[Collected data entries]
────────
==> src/rtl/stream_demux_1to4_pkg.sv <==
// Shared constants for the 1-to-4 stream demultiplexer.
package demux_pkg;

    localparam int NCH   = 4;
    localparam int SEL_W = 2;

    localparam logic [SEL_W-1:0] CH_A = 2'd0;
    localparam logic [SEL_W-1:0] CH_B = 2'd1;
    localparam logic [SEL_W-1:0] CH_C = 2'd2;
    localparam logic [SEL_W-1:0] CH_D = 2'd3;

    localparam logic MODE_SEL = 1'b0;
    localparam logic MODE_RR  = 1'b1;

endpackage

==> src/rtl/stream_demux_1to4_slot.sv <==
// One-entry holding register for a single output channel.
// A load in the same cycle as a drain keeps the slot full with the new beat.
module demux_slot #(
    parameter int WIDTH = 4
) (
    input  logic             clk,
    input  logic             rst,
    input  logic             load,
    input  logic [WIDTH-1:0] load_data,
    input  logic             ready,
    output logic             valid,
    output logic [WIDTH-1:0] data
);

    logic             valid_q, valid_d;
    logic [WIDTH-1:0] data_q, data_d;

    // Next-state: load wins over drain; data left as-is when draining.
    always_comb begin
        valid_d = valid_q;
        data_d  = data_q;
        if (load) begin
            valid_d = 1'b1;
            data_d  = load_data;
        end else if (valid_q && ready) begin
            valid_d = 1'b0;
        end
    end

    // Slot registers; reset discards any held beat.
    always_ff @(posedge clk or posedge rst) begin
        if (rst) begin
            valid_q <= 1'b0;
            data_q  <= '0;
        end else begin
            valid_q <= valid_d;
            data_q  <= data_d;
        end
    end

    assign valid = valid_q;
    assign data  = data_q;

endmodule

==> src/rtl/stream_demux_1to4.sv <==
// Registered 1-to-4 stream demultiplexer with explicit-select or
// round-robin destination and one holding slot per channel.
module stream_demux_1to4
    import demux_pkg::*;
#(
    parameter int WIDTH = 4
) (
    input  logic             clk,
    input  logic             rst,
    input  logic             in_valid,
    output logic             in_ready,
    input  logic [WIDTH-1:0] in_data,
    input  logic [SEL_W-1:0] in_sel,
    input  logic             rr_mode,
    output logic [NCH-1:0]   out_valid,
    input  logic [NCH-1:0]   out_ready,
    output logic [WIDTH-1:0] out_a,
    output logic [WIDTH-1:0] out_b,
    output logic [WIDTH-1:0] out_c,
    output logic [WIDTH-1:0] out_d,
    output logic [SEL_W-1:0] rr_ptr
);

    logic [SEL_W-1:0] dest;
    logic [SEL_W-1:0] rr_ptr_q, rr_ptr_d;
    logic [NCH-1:0]   free;
    logic [NCH-1:0]   load;
    logic             accept;
    logic [WIDTH-1:0] slot_data [NCH];

    // Readiness depends only on the addressed channel, never on in_valid.
    assign dest     = (rr_mode == MODE_RR) ? rr_ptr_q : in_sel;
    assign free     = ~out_valid | out_ready;
    assign in_ready = free[dest] && !rst;
    assign accept   = in_valid && in_ready;

    // One-hot load strobe to the addressed slot.
    always_comb begin
        load = '0;
        if (accept) begin
            load[dest] = 1'b1;
        end
    end

    // Round-robin pointer advances only on accepted beats in RR mode.
    always_comb begin
        rr_ptr_d = rr_ptr_q;
        if (accept && (rr_mode == MODE_RR)) begin
            rr_ptr_d = rr_ptr_q + 1'b1;
        end
    end

    // Round-robin pointer register.
    always_ff @(posedge clk or posedge rst) begin
        if (rst) begin
            rr_ptr_q <= '0;
        end else begin
            rr_ptr_q <= rr_ptr_d;
        end
    end

    for (genvar i = 0; i < NCH; i++) begin : g_slot
        demux_slot #(
            .WIDTH (WIDTH)
        ) u_slot (
            .clk       (clk),
            .rst       (rst),
            .load      (load[i]),
            .load_data (in_data),
            .ready     (out_ready[i]),
            .valid     (out_valid[i]),
            .data      (slot_data[i])
        );
    end

    assign out_a  = slot_data[CH_A];
    assign out_b  = slot_data[CH_B];
    assign out_c  = slot_data[CH_C];
    assign out_d  = slot_data[CH_D];
    assign rr_ptr = rr_ptr_q;

endmodule
==> config.mk <==
export PLATFORM = sky130hd
export DESIGN_NAME = stream_demux_1to4
export DESIGN_NICKNAME = d
export VERILOG_FILES = /design/src/rtl/stream_demux_1to4_pkg.sv /design/src/rtl/stream_demux_1to4_slot.sv /design/src/rtl/stream_demux_1to4.sv
export SDC_FILE = /design/constraint.sdc
export NUM_CORES = 1
export LEC_CHECK = 0
export ABC_AREA = 1
export CAP_MARGIN = 5
export CORE_MARGIN = 3
export CORE_UTILIZATION = 35
export CTS_CLUSTER_SIZE = 30
export DETAILED_ROUTE_END_ITERATION = 8
export GPL_TIMING_DRIVEN = 0
export PLACE_DENSITY_LB_ADDON = 0.05
export SETUP_SLACK_MARGIN = 0.4
export SLEW_MARGIN = 10
export SYNTH_ARGS = -nofsm -noshare
export SYNTH_HDL_FRONTEND = slang
export SYNTH_SLANG_ARGS = --single-unit
==> constraint.sdc <==
create_clock -name clk -period 2.4 [get_ports clk]
set_input_delay 0.48 -clock clk [delete_from_list [all_inputs] [get_ports clk]]
set_output_delay 0.48 -clock clk [all_outputs]
set_load 0.05 [all_outputs]
======== After elaboration in Yosys (flattened, before gate mapping) ========
Cells that the tools add are included.
storage, ports and cells
  register bits ........................... 22
  input port bits ......................... 14
  output and inout bits ................... 23
  word-level logic and storage cells ...... 41
operators by class
  add/sub/neg operators ................... 1
  order comparisons ....................... 2
  mux-type cells .......................... 14
  bitwise gates (word level) .............. 2
  reductions and logical operators ........ 13
operator list
  kind                                                                          count
  1-bit two-way mux                                                             10
  1-bit logical AND                                                             8
  2-bit nonzero test                                                            4
  4-bit two-way mux                                                             1
  4-bit inverter                                                                1
  4-bit OR                                                                      1
  2-bit by 3-bit less-than comparator with 1-bit output, second input constant  1
  2-bit by 1-bit adder with 2-bit output, second input constant                 1
  1-bit binary-select mux with 2-bit select                                     1
  1-bit demux with 2-bit select                                                 1
  2-bit by 1-bit >= comparator with 1-bit output, second input constant         1
  2-bit two-way mux                                                             1
  1-bit logical NOT                                                             1

======== Longest topological paths before layout ========
Gate-level depths: netlist of run 1.
  depth in word-level cells ............... 8
  gate-level depth with buffers ........... 10
  gate-level depth less buffers ........... 9

======== By module ========
A second synthesis of run 1 with hierarchy kept.
unflattened totals
  cells, all modules ...................... 143
  area, all modules ....................... 1107.3 um2
modules (own cells, without submodules)
  module             instances  cells an instance  area an instance (um2)  seq. area each (um2)
  demux_slot         4          22                 188.9                   125.1
  stream_demux_1to4  1          55                 351.6                   50.0

======== Worst setup path before layout of run 1 ========
Ideal clock, no wire load.
  path type ............................... input -> output
  from .................................... in rst
  to ...................................... out in_ready
  arrival ................................. 1.561 ns
  required time ........................... 1.920 ns
  path slack .............................. 0.359 ns
  stages .................................. 4
  path buffers ............................ 1
  cells stage by stage .................... inv_1 > nand3_2 > nor2_8 > buf_8
between the ends
  cells in the longest elaborated chain, start to end .. 2
ends and longest elaborated chain
  what                         RTL line                 source
  from (decl)                  stream_demux_1to4.sv:9   input logic rst,
  1-bit logical NOT (no line)  n/a
  1-bit logical AND            stream_demux_1to4.sv:34  assign in_ready = free[dest] && !rst;
  to (decl)                    stream_demux_1to4.sv:11  output logic in_ready,
Every way passes these cells.

======== Final worst setup path of run 1 ========
  from .................................... reg rr_ptr_q[0], in the netlist rr_ptr[0]
  to ...................................... out in_ready
between the ends
  cells in the longest elaborated chain, start to end .. 4
ends and longest elaborated chain
  what                                       RTL line                 source
  from (decl)                                stream_demux_1to4.sv:25  logic [SEL_W-1:0] rr_ptr_q, rr_ptr_d;
  from (signal assigned)                     stream_demux_1to4.sv:58  rr_ptr_q <= rr_ptr_d;
  2-bit two-way mux                          stream_demux_1to4.sv:32  assign dest = (rr_mode == MODE_RR) ? rr_ptr_q : in_sel;
  1-bit binary-select mux with 2-bit select  stream_demux_1to4.sv:34
  1-bit two-way mux (implied by the code)    stream_demux_1to4.sv:34
  1-bit logical AND                          stream_demux_1to4.sv:34
Every way passes these cells. The select of a mux whose other input is x is not followed.

==> results of run 1 <==
==> metal layers <==
layer	up-vias	part of all wire, %	track usage [%]
li1	551	-	-
met4	0	1.4	4.852
met5	-	0	0
met3	6	4.1	2.139
met2	37	48	26.88
met1	548	46	23.54
==> critical path, cell delays in order (launching register included) <==
cell and delay, ns:
dfrtp_1 0.44, nand2_1 0.12, nand2_2 0.11, nor2_4 0.13
nand2_2 0.07, nand2_4 0.09, nor2_8 0.05, buf_8 0.11
buf_8 0.14
==> logic make-up after synthesis <==
family	after synthesis	share of synthesized area, %
simple gates	90	40.83
flops	22	48.04
buf+inv	21	9.388
compound gates	4	1.747
==> Yosys cell counts <==
cell type  instances
nand3_2            2
inv_2              3
nor2_8             1
nand2_1           49
o21ai_1            4
nand2_2            4
nand3_1            1
nand2_4            1
nor2_1             5
dfrtp_1           22
nand4_1           24
nor2_4             3
inv_1             11
buf_2              2
buf_4              4
buf_8              1
==> metrics by stage <==
| step | setup TNS, ns | cell area, sq um | instances | hold slack [ns] |
|---|---|---|---|---|
| 2_1_floorplan | 0 | 1150 | 137 | 0.3577 |
| 3_3_place_gp | -0.7687 | 1565 | 217 | 0.4550 |
| 3_5_place_dp | -0.8017 | 1565 | 217 | 0.4579 |
| 4_1_cts | 0 | 1693 | 228 | 0.4081 |
| 5_1_grt | 0 | 1764 | 231 | 0.4336 |
| 6_report | 0 | 1764 | 231 | 0.4110 |
==> where the power goes <==
| group | internal, mW | total [mW] | switching [mW] |
|---|---|---|---|
| logic | 0.381 | 1.22 | 0.843 |
| clock network | 0.169 | 0.289 | 0.120 |
| registers | 0.521 | 0.601 | 0.0797 |
| total | 1.07 | 2.11 | 1.04 |
==> what timing repair did <==
action	4_1_cts	5_1_grt
pin swaps	8	7
setup buffers	6	3
setup endpoints to repair	8	16
gates cloned	1	0
gates resized for setup	29	24
==> worst max path at each step <==
| stage | from | end | slack [ns] | depth (start not counted) |
|---|---|---|---|---|
| finish | rr_ptr[0] | in_ready | 0.34 | 8 |
| global route | rr_ptr[0] | in_ready | 0.25 | 8 |
| CTS | out_ready[1] | in_ready | 0.33 | 7 |
| detailed placement | rst | in_ready | -0.80 | 6 |
| global placement | rr_mode | in_ready | -0.77 | 9 |
| floorplan | rr_ptr[1] | in_ready | 0.42 | 7 |
==> sequential cells by signal (all words and copies together), names as in the netlist <==
name and flops:
g_slot.u_slot.valid 4, rr_ptr 2, g_slot.u_slot.data 16
==> final cells by class <==
type	count	area [sq um]
buffer	7	55.05
clock buffer	3	22.52
clock inverter	1	30.03
fill	301	1314
inverter	14	56.30
multi-input combinational	94	538.0
sequential	22	550.5
tap	44	55.05
timing repair buffer	45	451.7
timing repair inverter	1	5.005
==> metrics.txt, run 1 <==
post-synthesis cell type count 16; Routed Antenna Nets 0; DRC viols 0; Leak approximately 1.1 nW; Hold Fails Final Rpt 0; CTS clk-pin slew, worst paths 0.13 ns; crit share post-route 85.77%; number of global-route vias before repair 1122; Area Growth Syn to Fin 53.93%; cts bufs inserted 3; # rows 20; cell taking the most area after synthesis dfrtp_1; Req. time, crit path 1.92 ns; Initial DRT Pass Iterations 4; Worst-Skew Late Latency approximately 0.31 ns; Slew headroom 60.38%; crit-path max FO 4; Sink Count 22; Pins Over Slew Limit 0; max-cap viol count 0; gpl congestion between 0.8 and 0.9; startpoint types register; R2R setup slack roughly 0.76 ns; layout cell share with drive strength beyond 1 a little over a quarter; TritonCTS clock tree yes; Routed Wire Length between 3000 and 4000 um; Synth Register Bits 22; Die Span Y between 60 and 70 um; most frequent cells in the layout nand2_1, nand4_1, dfrtp_1, dlymetal6s2s_1, buf_4; VDD IR max 538.2 uV; RSZ-0062 raised after global routing yes; post-synth top area share roughly half; post-DR wirelength/cell around 14 um; worst reg2reg path depth 11; DP Worst Slack -0.8017 ns; initial antenna violation count 0; Boundary Pins 37; die footprint ~4000 sq um; Finish-stage setup viols 0; First DRT Iteration DRCs between 50 and 60; global-route wire length before repair about 5300 um; Max Fclk between 0.4 and 0.5 GHz; Mapped Nets 151; WS Path Type register to output pin; Synth area leaders dfrtp_1, nand2_1, nand4_1; nets between 200 and 250; Hold Path Class primary input to async pin; worst r2r src rr_ptr[0]; Reg-to-Reg End g_slot[0].u_slot.data[2]; CTS max path bufs 2; vias roughly 1100; Mean Syn Cell Area about 8.4 sq um; register area share after synthesis about half; Design Power 2.114 mW; status completed; Via density 4.944; post-synthesis cell area 1146 sq um; GRT Total Usage approximately 17%; Final Skew between 0.006 and 0.007 ns; HPWL after DPL around 2100 um; Final Critical Period 2.059 ns; GRT overflow 0; Hold Buf Count CTS 0; H-tree lvl count 1; measured slew at the worst slew-check pin 0.5910 ns; # diodes 0; yosys warns 0; worst path arrival time 1.58 ns; Die Span X about 63 um; PD cells 1198 nW/um^2; Cells after Synth ~140; Worst Slack Setup Final 0.3415 ns; Setup crit end kind output pin; fin util a little under three fifths; Core Region slightly above 3000 sq um; Port Buffers 36; largest net degree at the start of global routing 14; root buffer cell clkbuf_4; most common cell after layout, fill and taps aside nand2_1; initial core utilization 37.24%
No activity file was read; power rests on OpenSTA's default activity.
==> run 2, diff against run 1 <==
Settings changed: CORE_UTILIZATION 35 to 45.
==> metrics.txt, run 2 (synthesized netlist as in run 1, its figures left out) <==
wl on met1 roughly 1500 um; Non-Filler Instances between 200 and 250; vias 1209; number of global-route vias before repair around 1200; DRC viols 0; CTS max path bufs 2; layout cell share with drive strength beyond 1 between 20% and 30%; GRT overflow 0; Critical-path top delay cell clkdlybuf4s50_1; Sink Count 22; crit-path max FO 2; Leak approximately 1 nW; Boundary Pins 37; max reg flops 16; status completed; Worst-Skew Late Latency slightly above 0.3 ns; CTS clk-pin slew, worst paths about 0.14 ns; largest net degree at the start of global routing 14; Top Metal Used met4; DP Worst Slack -0.7851 ns; CP cell instances clkdlybuf4s50_1 > nor2_2 > nand2_2 > nand2_4 > nor2_8 > buf_8 > buf_8; CP max stage delay 0.44 ns; Pins Over Slew Limit 0; startpoint types primary input; Initial DRT Pass Iterations 4; worst reg2reg path depth 12; Hold Fails Final Rpt 0; root buffer cell clkbuf_4; worst r2r src rr_ptr[1]; Final Critical Period 2.075 ns; Worst Slack Setup Final roughly 0.32 ns; First DRT Iteration DRCs 49; PD cells between 1000 and 1500 nW/um^2; Slew headroom a little under 60%; most common cell after layout, fill and taps aside nand2_1; die footprint 3188 sq um; WS Path Type primary input to output pin; initial core utilization between 40% and 50%; measured slew at the worst slew-check pin a little over 0.6 ns; final setup TNS 0 ns; Max Fclk ~0.48 GHz; metal2 WL 1736 um; fillers around 160; cts bufs inserted 3; Routed Antenna Nets 0; nets 209; Final Skew around 0.0035 ns; initial antenna violation count 0; VDD IR max 1092 uV; H-tree lvl count 1; R2R setup slack approximately 0.46 ns; Routed Wire Length around 3500 um; crit share post-route between 80% and 90%; Req. time, crit path about 1.9 ns; RSZ-0062 raised after global routing yes; Finish-stage setup viols 0; HPWL after DPL between 2000 and 2500 um; most frequent cells in the layout nand2_1, nand4_1, dfrtp_1, buf_4, clkdlybuf4s50_1; Area Growth Syn to Fin 55.89%; Core Region between 2000 and 2500 sq um; Die Span X 56.47 um; worst path arrival time 1.60 ns; GRT Total Usage about 22%; Reg-to-Reg End g_slot[3].u_slot.valid; dpl cells approximately 200; CP most frequent cell buf_8; Hold Path Class primary input to async pin; Via density roughly 5.4; Setup crit end kind output pin; TritonCTS clock tree yes; # diodes 0; Min Hold Slack about 0.40 ns; post-DR wirelength/cell approximately 16 um; Port Buffers 36; Die Span Y approximately 56 um; WL met3 around 250 um; gpl congestion 0.8567; global-route wire length before repair between 5000 and 6000 um; # rows 17; max-cap viol count 0
run 2: cell types whose count changed in the layout (fill, tap and decap cells not counted):
cell             before  now
buf_4                13   19
buf_6                 0    1
clkdlybuf4s50_1       8   16
dlygate4sd2_1        11   10
dlymetal6s2s_1       15    8
nand2_1              44   43
nand2_2               7    8
run 2: metal layers:
| layer | track usage [%] | up-vias |
|---|---|---|
| met1 | 30.23 | 568 |
| met4 | 6.102 | 0 |
| met2 | 36.30 | 68 |
| met5 | 0 | - |
| met3 | 2.759 | 10 |
| li1 | - | 563 |
run 2: worst max-delay path by stage:
stage | endpoint | startpoint | cells past startpoint | slack (ns)
floorplan | in_ready | rr_ptr[1] | 7 | 0.42
global placement | in_ready | rr_mode | 9 | -0.75
detailed placement | in_ready | rr_mode | 9 | -0.79
CTS | in_ready | out_ready[1] | 7 | 0.34
global route | in_ready | rr_ptr[1] | 9 | 0.28
finish | in_ready | out_ready[2] | 7 | 0.32
run 2: cell type report:
type | instances | area, sq um | share of cell area [%]
buffer | 7 | 55.05 | 3.081
clock buffer | 3 | 22.52 | 1.261
clock inverter | 1 | 30.03 | 1.681
inverter | 14 | 56.30 | 3.151
multi-input combinational | 94 | 540.5 | 30.25
sequential | 22 | 550.5 | 30.81
tap | 28 | 35.03 | 1.961
timing repair buffer | 52 | 491.7 | 27.52
timing repair inverter | 1 | 5.005 | 0.2801
run 2: worst max-delay path: cells and delay by family:
family	cells	cell delay, ns
AND/OR/NAND/NOR	4	0.41
buffers and inverters	3	0.69
run 2: power breakdown:
part	total, mW	leakage (nW)	switching (mW)	internal, mW
registers	0.606	0.279	0.0853	0.521
clock network	0.296	0.0279	0.128	0.169
logic	1.30	0.690	0.869	0.431
run 2: timing repair:
item                                    in CTS  in global routing
pin swaps                                   10                  7
hold buffers                                 0                  0
resized for setup                           32                 15
gates cloned                                 1                  0
buffers inserted                            11                  5
endpoints found under the setup margin       7                 14
endpoints found under the hold margin        0                  0
run 2: stage by stage:
step           util [%]  cell area [sq um]  total power, mW
3_3_place_gp      66.65               1545            1.792
3_5_place_dp      66.65               1545            1.809
6_report          77.06               1787            2.203
5_1_grt           77.06               1787            2.297
4_1_cts           73.77               1710            2.146
2_1_floorplan         -               1150            1.407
────────
> _PROBLEM REQUIREMENTS_
Taking the records above, retype every line from the one with "export PLATFORM = sky130hd" down to the one with "export LEC_CHECK = 0", exactly and with nothing else.

> _SOLUTION TO THIS TASK_
export PLATFORM = sky130hd
export DESIGN_NAME = stream_demux_1to4
export DESIGN_NICKNAME = d
export VERILOG_FILES = /design/src/rtl/stream_demux_1to4_pkg.sv /design/src/rtl/stream_demux_1to4_slot.sv /design/src/rtl/stream_demux_1to4.sv
export SDC_FILE = /design/constraint.sdc
export NUM_CORES = 1
export LEC_CHECK = 0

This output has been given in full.